Event Driven Supply Chain

 

Abstract:

 

Until just a few years ago, decision–making relied on paper-based processes, the human mind and a basic medium of communication. Today our decisions are based on what our systems reveal to us. But with greater information comes greater responsibilities. The larger the volume of information captured the longer the list of parameters for our managers to correlate and manage, which also means a greater risk of making mistakes. What if we had a mechanism to correlate mind-boggling volumes of information, reveal business insights directly to managers and make appropriate decisions automatically too?  Imagine the possible efficiencies in decision making that could be achieved.

 

This paper seeks to explore the application of Complex Event Processing technology across the Supply Chain through real –time correlation of events, hence reducing latency in decision making and maximizing business benefit.  



Background:

 

The domain of Logistics has seen a significant transformational change over the last few years right from the way in which business is transacted, information is managed, or the way customers and partners respond to events happening across the Supply Chain. Technology has been the single strongest enabler with offerings such as enterprise applications, sensor edge technology, integration adapters, visibility solutions and concepts like web 2.0. Since the industry has grown primarily through consolidation, systems have been on-boarded inconsistently and the enterprise landscape has become a hotchpotch of multiple vendor applications and legacy systems. As a result, visibility across processes and lack of a single source of truth have emerged as major problems because systems are not well integrated and in some cases, not at all. The siloed nature of organizations has also contributed to this problem of lack of centralized control. Most Logistics Service Providers have different departments functioning as individual units, leading to a lack of process and IT architecture standardization.

 

Business Need:

 

The Logistics industry operates on wafer-thin margins, leaning heavily on Visibility, Predictability and Optimization in order to stay viable. Precision and accuracy of information in providing a single source of truth is of utmost importance in making impactful decisions.  The efficiency of the enterprise depends on how soon action is taken on events that occur across the enterprise

Some of the key drivers for an event driven supply chain include:

v  Situational Visibility across the operational and transactional landscape

There is a need for a real-time snapshot of operations and transactions across the enterprise. Often, dashboards provide an enterprise snapshot, but the retrospect nature of this picture diminishes the value. Information has a lifetime, and its value declines at a highly steep rate against time. 

v  Centralized control of supply chain operations

With service delivered across large regions and with operations in multiple locations, it becomes a challenge to track statistical parameters from an organization point of view. Often, strategic decision making is hindered due to lack of accurate numbers and parameters on operations across the diverse enterprise.
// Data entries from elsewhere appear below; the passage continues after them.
This is an optimization exercise on Yosys and OpenROAD, whose aim is small area and a short achievable clock period, not a production implementation. Where RTL was checked, it was by simulation tests only, not by an equivalence proof against the original. No driver is modelled on the clock port, so clock power and skew are understated where the tree is cut down; a real chip needs a root buffer or a tree. Power is estimated from default activity; no workload was simulated.

==> flow/design.v <==
module k2mix_rxdec (
    input  wire        clk,
    input  wire        rst,         
    input  wire        in_valid,
    input  wire [7:0]  in_byte,
    input  wire        in_last,
    output reg         out_valid,
    output reg  [2:0]  out_st,
    output reg  [7:0]  out_cmd,
    output reg  [7:0]  out_plen,
    output reg  [2:0]  out_kind,
    output reg  [7:0]  out_node,
    output reg  [31:0] out_val
);
    localparam [7:0] START_BYTE            = 8'h02;
    localparam [7:0] STOP_BYTE             = 8'h03;
    localparam [7:0] CMD_GET_VALUES        = 8'h04;
    localparam [7:0] CMD_SET_DUTY          = 8'h05;
    localparam [7:0] CMD_SET_CURRENT       = 8'h06;
    localparam [7:0] CMD_SET_CURRENT_BRAKE = 8'h07;
    localparam [7:0] CMD_FORWARD           = 8'h22;
    localparam [2:0] ST_OK    = 3'd1;
    localparam [2:0] ST_SHORT = 3'd2;
    localparam [2:0] ST_START = 3'd3;
    localparam [2:0] ST_LEN   = 3'd4;
    localparam [2:0] ST_SIZE  = 3'd5;
    localparam [2:0] ST_STOP  = 3'd6;
    localparam [2:0] ST_CRC   = 3'd7;
    localparam [2:0] K_RAW = 3'd0, K_DUTY = 3'd1, K_CURRENT = 3'd2,
                     K_BRAKE = 3'd3, K_GETVALUES = 3'd4, K_ROUTED = 3'd5;
    localparam [8:0] POS0 = 9'd508;
    reg         v_r;        
    reg         l_r;        
    reg  [7:0]  b_r;
    reg         rst_r;      
    always @(posedge clk) begin
        rst_r <= rst;
        v_r <= in_valid & ~rst;
        l_r <= in_last;
        b_r <= in_byte;
    end
    reg  [8:0]  pos;
    reg  [15:0] crc;
    reg         b0ok;       
    reg         p2is5;      
    wire [15:0] crc_nx;
    wire [7:0]  cx = crc[15:8] ^ b_r;
    wire [7:0]  cy = cx ^ {4'd0, cx[7:4]};
    assign crc_nx = {crc[7:0], 8'd0} ^ {cy[3:0], 12'd0} ^ {3'd0, cy, 5'd0} ^ {8'd0, cy};
    wire at0 = (pos == POS0);
    wire at1 = (pos == POS0 + 9'd1);
    wire at2 = (pos == POS0 + 9'd2);
    wire at3 = (pos == POS0 + 9'd3);
    wire at4 = (pos == 9'd0);
    wire l5  = (out_plen == 8'd5);
    wire l7  = (out_plen == 8'd7);
    wire l1  = (out_plen == 8'd1);
    wire val_sh = (l5 & (at3 | (pos <= 9'd2))) | (l7 & (pos >= 9'd1) & (pos <= 9'd4));
    wire short_c = (pos[8] & pos[7]) | at4;
    wire size_ok = (pos == {1'b0, out_plen});
    reg  [2:0] st;
    always @(*) begin
        if (short_c)                st = ST_SHORT;
        else if (!b0ok)             st = ST_START;
        else if (out_plen == 8'd0)  st = ST_LEN;
        else if (!size_ok)          st = ST_SIZE;
        else if (b_r != STOP_BYTE) st = ST_STOP;
        else if (crc != 16'd0)      st = ST_CRC;
        else                        st = ST_OK;
    end
    wire ok = (st == ST_OK);
    reg [2:0] kind;
    always @(*) begin
        if (l5 && out_cmd == CMD_SET_DUTY)                 kind = K_DUTY;
        else if (l5 && out_cmd == CMD_SET_CURRENT)         kind = K_CURRENT;
        else if (l5 && out_cmd == CMD_SET_CURRENT_BRAKE)   kind = K_BRAKE;
        else if (l1 && out_cmd == CMD_GET_VALUES)          kind = K_GETVALUES;
        else if (l7 && out_cmd == CMD_FORWARD && p2is5)    kind = K_ROUTED;
        else                                               kind = K_RAW;
    end
    wire has_val = (kind == K_DUTY) | (kind == K_CURRENT) | (kind == K_BRAKE) | (kind == K_ROUTED);
    wire last = v_r & l_r;
    wire take = v_r & ~l_r;             
    wire pos_sat  = pos[8] & ~pos[7];
    wire pos_set  = rst_r | last;
    wire pos_inc  = take & ~pos_sat;
    wire pos_keep = ~pos_set & ~pos_inc;
    wire [8:0] pos_p1 = pos + 9'd1;
    wire [8:0] pos_nx;
    k2mix_sel2 #(9) u_pos (.a(pos_inc), .b(pos_keep), .x(pos_p1), .y(pos), .z(pos_nx));
    always @(posedge clk) begin
        pos       <= pos_nx | ({9{pos_set}} & POS0);
        out_valid <= ~rst & last;
    end
    wire crc_ld   = v_r & ~(at0 | at1);
    wire b0_ld    = v_r & at0;
    wire p2_ld    = v_r & at4;
    wire plen_ld  = take & at1;
    wire cmd_ld   = take & at2;
    wire node_ld  = take & at3;
    wire val_ld   = take & val_sh;
    wire res_keep  = ~last | ok;                        
    wire node_keep = ~last | (ok & (kind == K_ROUTED));
    wire val_keep  = ~last | (ok & has_val);
    wire [15:0] crc_d;
    wire [7:0]  plen_d, cmd_d, node_d;
    wire [31:0] val_d;
    wire [1:0]  flag_d;
    k2mix_sel2 #(16) u_crc  (.a(crc_ld),  .b(~v_r),                  .x(crc_nx),   .y(crc),      .z(crc_d));
    k2mix_sel2 #(8)  u_plen (.a(plen_ld), .b(~plen_ld & res_keep),   .x(b_r),      .y(out_plen), .z(plen_d));
    k2mix_sel2 #(8)  u_cmd  (.a(cmd_ld),  .b(~cmd_ld & res_keep),    .x(b_r),      .y(out_cmd),  .z(cmd_d));
    k2mix_sel2 #(8)  u_node (.a(node_ld), .b(~node_ld & node_keep),  .x(b_r),      .y(out_node), .z(node_d));
    k2mix_sel2 #(32) u_val  (.a(val_ld),  .b(~val_ld & val_keep),    .x({out_val[23:0], b_r}), .y(out_val), .z(val_d));
    always @(posedge clk) begin
        crc      <= crc_d;
        b0ok     <= (b0_ld & (b_r == START_BYTE)) | (~b0_ld & b0ok);
        p2is5    <= (p2_ld & (b_r == CMD_SET_DUTY)) | (~p2_ld & p2is5);
        out_st   <= st;
        out_kind <= ok ? kind : K_RAW;
        out_plen <= plen_d;
        out_cmd  <= cmd_d;
        out_node <= node_d;
        out_val  <= val_d;
    end
endmodule
module k2mix_sel2 #(parameter W = 8) (
    input  wire         a,
    input  wire         b,
    input  wire [W-1:0] x,
    input  wire [W-1:0] y,
    output wire [W-1:0] z
);
    assign z = ({W{a}} & x) | ({W{b}} & y);
endmodule
clock: 10.0 ns
lec_check: 0
cap_margin: 20
core_margin: 2
core_utilization: 40
place_density: 0.6
slew_margin: 20
synth_hierarchical: 1
synth_minimum_keep_size: 0
standard.sh (not shown) runs the stock make flow with config.mk's settings and CLKGATE_MAP_FILE= SYNTH_SCRIPT=/design/flow/synth_recipe.tcl, a recipe that flattens the netlist after the stock synthesis.
==> flow/flow/run.sh <==
#!/bin/bash
# The standard layout, with two changes:
# - the port buffers are made of the smallest buffer (buf_1) instead of the
#   one buffer_ports picks by default;
# - the clock tree is one level of clock buffers (cts.tcl) instead of
#   ORFS's CTS step, for a shorter clock insertion delay.
set -euo pipefail
here=$(pwd)
ARGS=('BUFFER_PORTS_ARGS=-buffer_cell sky130_fd_sc_hd__buf_1')
bash standard.sh "${ARGS[@]}" place > flow_place.log 2>&1
RES=$(ls -d "$here"/orfs/results/*/k2mix_rxdec/base)
RES=$RES NBUF=${NBUF:-4} BUFCELL=${BUFCELL:-sky130_fd_sc_hd__clkbuf_16} \
  openroad -no_init -exit "$here/flow/cts.tcl" > flow_cts.log 2>&1
cp "$RES/4_1_cts.odb" "$RES/4_cts.odb"
cp "$RES/3_place.sdc" "$RES/4_cts.sdc"
bash standard.sh "${ARGS[@]}" finish > flow_finish.log 2>&1
Other scripts of this flow, unchanged in this note and not shown: flow/flow/cts.tcl
Edit:
--- a/flow/design.v
+++ b/flow/design.v
@@ -29,15 +29,13 @@
     localparam [2:0] K_RAW = 3'd0, K_DUTY = 3'd1, K_CURRENT = 3'd2,
                      K_BRAKE = 3'd3, K_GETVALUES = 3'd4, K_ROUTED = 3'd5;
     localparam [8:0] POS0 = 9'd508;
     reg         v_r;        
     reg         l_r;        
     reg  [7:0]  b_r;
-    reg         rst_r;      
     always @(posedge clk) begin
-        rst_r <= rst;
         v_r <= in_valid & ~rst;
         l_r <= in_last;
         b_r <= in_byte;
     end
     reg  [8:0]  pos;
     reg  [15:0] crc;
@@ -79,14 +77,14 @@
         else                                               kind = K_RAW;
     end
     wire has_val = (kind == K_DUTY) | (kind == K_CURRENT) | (kind == K_BRAKE) | (kind == K_ROUTED);
     wire last = v_r & l_r;
     wire take = v_r & ~l_r;             
     wire pos_sat  = pos[8] & ~pos[7];
-    wire pos_set  = rst_r | last;
-    wire pos_inc  = take & ~pos_sat;
+    wire pos_set  = rst | last;
+    wire pos_inc  = ~rst & take & ~pos_sat;
     wire pos_keep = ~pos_set & ~pos_inc;
     wire [8:0] pos_p1 = pos + 9'd1;
     wire [8:0] pos_nx;
     k2mix_sel2 #(9) u_pos (.a(pos_inc), .b(pos_keep), .x(pos_p1), .y(pos), .z(pos_nx));
     always @(posedge clk) begin
         pos       <= pos_nx | ({9{pos_set}} & POS0);
=> Design area barely changes; routed wire length rose by 2.1%; via count rose by 0.49%; total power fell by 1.7%; first-iteration DRC count rose by 31%; sequential share of layout area fell by 0.53 points; combinational power fell by about 4%; area after synthesis rose by 0.85%; cell count fell by 0.91%; die area rose by 0.81%.
For the second run of this note, only the layout was checked, not whether the RTL still works. No run of this note takes its clock network from TritonCTS; it comes from the design's own scripts or RTL.

* * *

## run a
k2mix_rxdec, a different RTL version from the one above (not shown whole).
Size in the first run: about 95 flip-flops, ~4100 um^2 of cells after synthesis.
==> module k2mix_rxdec, before the edit <==
module k2mix_rxdec (
    input  wire        clk,
    input  wire        rst,         
    input  wire        in_valid,
    input  wire [7:0]  in_byte,
    input  wire        in_last,
    output reg         out_valid,
    output reg  [2:0]  out_st,
    output reg  [7:0]  out_cmd,
    output reg  [7:0]  out_plen,
    output reg  [2:0]  out_kind,
    output reg  [7:0]  out_node,
    output reg  [31:0] out_val
);
    localparam [7:0] START_BYTE            = 8'h02;
    localparam [7:0] STOP_BYTE             = 8'h03;
    localparam [7:0] CMD_GET_VALUES        = 8'h04;
    localparam [7:0] CMD_SET_DUTY          = 8'h05;
    localparam [7:0] CMD_SET_CURRENT       = 8'h06;
    localparam [7:0] CMD_SET_CURRENT_BRAKE = 8'h07;
    localparam [7:0] CMD_FORWARD           = 8'h22;
    localparam [2:0] ST_OK    = 3'd1;
    localparam [2:0] ST_SHORT = 3'd2;
    localparam [2:0] ST_START = 3'd3;
    localparam [2:0] ST_LEN   = 3'd4;
    localparam [2:0] ST_SIZE  = 3'd5;
    localparam [2:0] ST_STOP  = 3'd6;
    localparam [2:0] ST_CRC   = 3'd7;
    localparam [2:0] K_RAW = 3'd0, K_DUTY = 3'd1, K_CURRENT = 3'd2,
                     K_BRAKE = 3'd3, K_GETVALUES = 3'd4, K_ROUTED = 3'd5;
    localparam [8:0] POS0 = 9'd508;
    reg  [8:0]  pos;
    reg  [15:0] crc;
    reg         b0ok;       
    reg         p2is5;      
    wire [15:0] crc_nx;
    wire [7:0]  cx = crc[15:8] ^ in_byte;
    wire [7:0]  cy = cx ^ {4'd0, cx[7:4]};
    assign crc_nx = {crc[7:0], 8'd0} ^ {cy[3:0], 12'd0} ^ {3'd0, cy, 5'd0} ^ {8'd0, cy};
    wire at0 = (pos == POS0);
    wire at1 = (pos == POS0 + 9'd1);
    wire at2 = (pos == POS0 + 9'd2);
    wire at3 = (pos == POS0 + 9'd3);
    wire at4 = (pos == 9'd0);
    wire l5  = (out_plen == 8'd5);
    wire l7  = (out_plen == 8'd7);
    wire l1  = (out_plen == 8'd1);
    wire val_sh = (l5 & (at3 | (pos <= 9'd2))) | (l7 & (pos >= 9'd1) & (pos <= 9'd4));
    wire short_c = (pos[8] & pos[7]) | at4;
    wire size_ok = (pos == {1'b0, out_plen});
    reg  [2:0] st_pre;      
    always @(*) begin
        if (short_c)                st_pre = ST_SHORT;
        else if (!b0ok)             st_pre = ST_START;
        else if (out_plen == 8'd0)  st_pre = ST_LEN;
        else if (!size_ok)          st_pre = ST_SIZE;
        else if (crc != 16'd0)      st_pre = ST_CRC;
        else                        st_pre = ST_OK;
    end
    reg  [2:0] st_r;
    reg        stop_ok;
    reg        fin;         
    wire [2:0] st = ((st_r == ST_OK || st_r == ST_CRC) && !stop_ok) ? ST_STOP : st_r;
    wire ok = (st == ST_OK);
    reg [2:0] kind;
    always @(*) begin
        if (l5 && out_cmd == CMD_SET_DUTY)                 kind = K_DUTY;
        else if (l5 && out_cmd == CMD_SET_CURRENT)         kind = K_CURRENT;
        else if (l5 && out_cmd == CMD_SET_CURRENT_BRAKE)   kind = K_BRAKE;
        else if (l1 && out_cmd == CMD_GET_VALUES)          kind = K_GETVALUES;
        else if (l7 && out_cmd == CMD_FORWARD && p2is5)    kind = K_ROUTED;
        else                                               kind = K_RAW;
    end
    wire has_val = (kind == K_DUTY) | (kind == K_CURRENT) | (kind == K_BRAKE) | (kind == K_ROUTED);
    wire last = in_valid & in_last;
    always @(posedge clk) begin
        if (rst) begin
            pos       <= POS0;
            fin       <= 1'b0;
            out_valid <= 1'b0;
        end else begin
            fin       <= last;
            out_valid <= fin;
            if (in_valid) begin
                if (in_last)
                    pos <= POS0;
                else if (!(pos[8] & !pos[7]))
                    pos <= pos + 9'd1;
            end
        end
    end
    always @(posedge clk) begin
        if (last) begin
            st_r    <= st_pre;
            stop_ok <= (in_byte == STOP_BYTE);
        end
        if (in_valid && !in_last) begin
            crc <= (at0 | at1) ? 16'd0 : crc_nx;
            if (at0) b0ok  <= (in_byte == START_BYTE);
            if (at4) p2is5 <= (in_byte == CMD_SET_DUTY);
        end
        if (fin) begin
            out_st   <= st;
            out_kind <= ok ? kind : K_RAW;
            if (!ok) out_cmd  <= 8'd0;
            if (!ok) out_plen <= 8'd0;
            if (!(ok && kind == K_ROUTED)) out_node <= 8'd0;
            if (!(ok && has_val)) out_val <= 32'd0;
        end
        if (in_valid) begin
            if (at1) out_plen <= in_byte;
            if (at2) out_cmd  <= in_byte;
            if (at3) out_node <= in_byte;
            if (val_sh) out_val <= {out_val[23:0], in_byte};
        end
    end
endmodule
==> flow/config.mk <==
export PLATFORM = sky130hd
export DESIGN_NAME = k2mix_rxdec
export DESIGN_NICKNAME = k2mix_rxdec
export VERILOG_FILES = /design/flow/design.v
export SDC_FILE = /design/flow/constraint.sdc
export NUM_CORES = 4
export LEC_CHECK = 0
export CAP_MARGIN = 20
export CORE_MARGIN = 2
export CORE_UTILIZATION = 40
export PLACE_DENSITY = 0.6
export SLEW_MARGIN = 20
==> flow/constraint.sdc <==
create_clock -name core_clock -period 10.0 [get_ports {clk}]
set_input_delay 2.0000 -clock core_clock [delete_from_list [all_inputs] [get_ports {clk}]]
set_output_delay 2.0000 -clock core_clock [all_outputs]
set_load 0.01 [all_outputs]
==> flow/flow/run.sh <==
#!/bin/bash
# The standard layout, with the port buffers made of the smallest
# buffer (buf_1) instead of the one buffer_ports picks by default.
set -euo pipefail
bash standard.sh 'BUFFER_PORTS_ARGS=-buffer_cell sky130_fd_sc_hd__buf_1' finish > standard_flow.log 2>&1
> inputs changed (run a -> run b)
--- a/flow/design.v
+++ b/flow/design.v
@@ -91,9 +91,11 @@
     end
     always @(posedge clk) begin
-        if (last) begin
-            st_r    <= st_pre;
-            stop_ok <= (in_byte == STOP_BYTE);
-        end
-        if (in_valid && !in_last) begin
+        st_r     <= st_pre;
+        stop_ok  <= (in_byte == STOP_BYTE);
+        out_st   <= st;
+        out_kind <= ok ? kind : K_RAW;
+    end
+    always @(posedge clk) begin
+        if (in_valid) begin
             crc <= (at0 | at1) ? 16'd0 : crc_nx;
             if (at0) b0ok  <= (in_byte == START_BYTE);
@@ -101,6 +103,4 @@
         end
         if (fin) begin
-            out_st   <= st;
-            out_kind <= ok ? kind : K_RAW;
             if (!ok) out_cmd  <= 8'd0;
             if (!ok) out_plen <= 8'd0;
Notes after the runs:
- Run b: all stages complete, timing, DRC and antenna checks passed
- Post-synthesis average cell area delta for run b relative to run a: 4.0% lower
- When run b is measured against run a, its total of plain and repair buffers excluding clock buffers turns out 1 higher.
- Diff run a..run b | maximum buffer depth of the clock tree | unchanged
- Per the comparison of run b with run a, worst hold path depth went down; die area down about 3%; data arrival time of the worst path +0.75 ns; global-route usage over all layers barely changed.
- Run b vs. run a: final critical-path required period increased by 0.51 ns relative to the old numbers; count of different cell masters after synthesis decreased by about 8% relative to the old numbers; fraction of area in multi-input gates increased by 0.22 points relative to the old numbers; setup TNS closely matched the old numbers; fraction of the mapped netlist area in adder cells closely matched the old numbers.
- [compare] base=run a new=run b: layout multi-input combinational cell count rose 2; remaining antenna violation count after routing about even.
Function was not checked in any run of this note: the RTL went through the layout flow alone.

## port drivers added, routing unchanged
The flow's constraints put no driver on any port. The routed layouts listed below were extracted and timed again, unchanged, in two steps.
Step 1 sets driving cells, clkbuf_16 on the clock port and buf_2 on the other inputs (assumed; they add their load-dependent delay and slew).
Step 2, shift: input delay + t, output delay - t, t = (earliest + latest rising clock arrival at the registers) / 2. This alone moves slack from input paths to output paths.
a / b / c = ideal ports / drivers / drivers and shift; a / b = the first two.
run	t (ns)	slack for setup (ns)	hold WS [ns]	worst setup path at the end	worst slew at a driven data input, ns
the first run of note 1	0.238	7.077 / 7.000 / 7.077	0.480 / 0.480 / 0.480	register to register	0.03
the second run of note 1	0.229	6.816 / 6.873 / 6.643	0.479 / 0.479 / 0.479	input to register	0.03
run a	0.393	6.722 / 6.732 / 6.339	0.464 / 0.464 / 0.464	input to register	0.03
run b	0.399	6.215 / 6.225 / 5.825	0.463 / 0.463 / 0.463	input to register	0.04
After both steps setup and hold are still met in every run listed. For run b, which loses most, drivers alone change the setup slack by +0.010 ns; drivers and shift together by -0.390 ns.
v  Putting together pieces of data and information in near-real-time to produce relevant business insights to managers

Making sense and correlating the massive volumes of business data and information that is captured across the enterprise is by any means an impossible task for logistics managers. Often many indicators revealing business threats are overseen due to the sheer volumes of information

v  Proactive responses to business situations and Exceptional Alerts

Any exception deserves an instant response. Delays in responding to critical situations are the major cause for customer dissatisfaction and operational inefficiencies. A robust alerting mechanism bringing to notice the origin of an exception helps in timely response to mitigating the impact on downstream operations.

 

Complex Event Processing: The Concept

 

 

Let’s take a look at what Complex Event Processing has to offer us. As the term suggests, it is the processing of complex events.  In business parlance, an Event is an occurrence of significance that one would want to track within the enterprise. There is a start and a definite end to every event. As much as “it is raining” is an event, a shipment delivery confirmation receipt is also an event. Associated with an event are attributes that define the event. In the case of the ‘raining’ event, the intensity of rain, the period for which it rained, the place over which it rained and the amount of rain are attributes that define that event. So then, what is a complex event?  A complex event is a situation where two or more events occur in different slices of time, from different sources but are related to each other in some way that is not easily comprehensible. Let’s us look at an example of a complex event that we may comes across in our daily life. Consider this:

 

v  You are driving on a freeway and it starts to rain (Event 1).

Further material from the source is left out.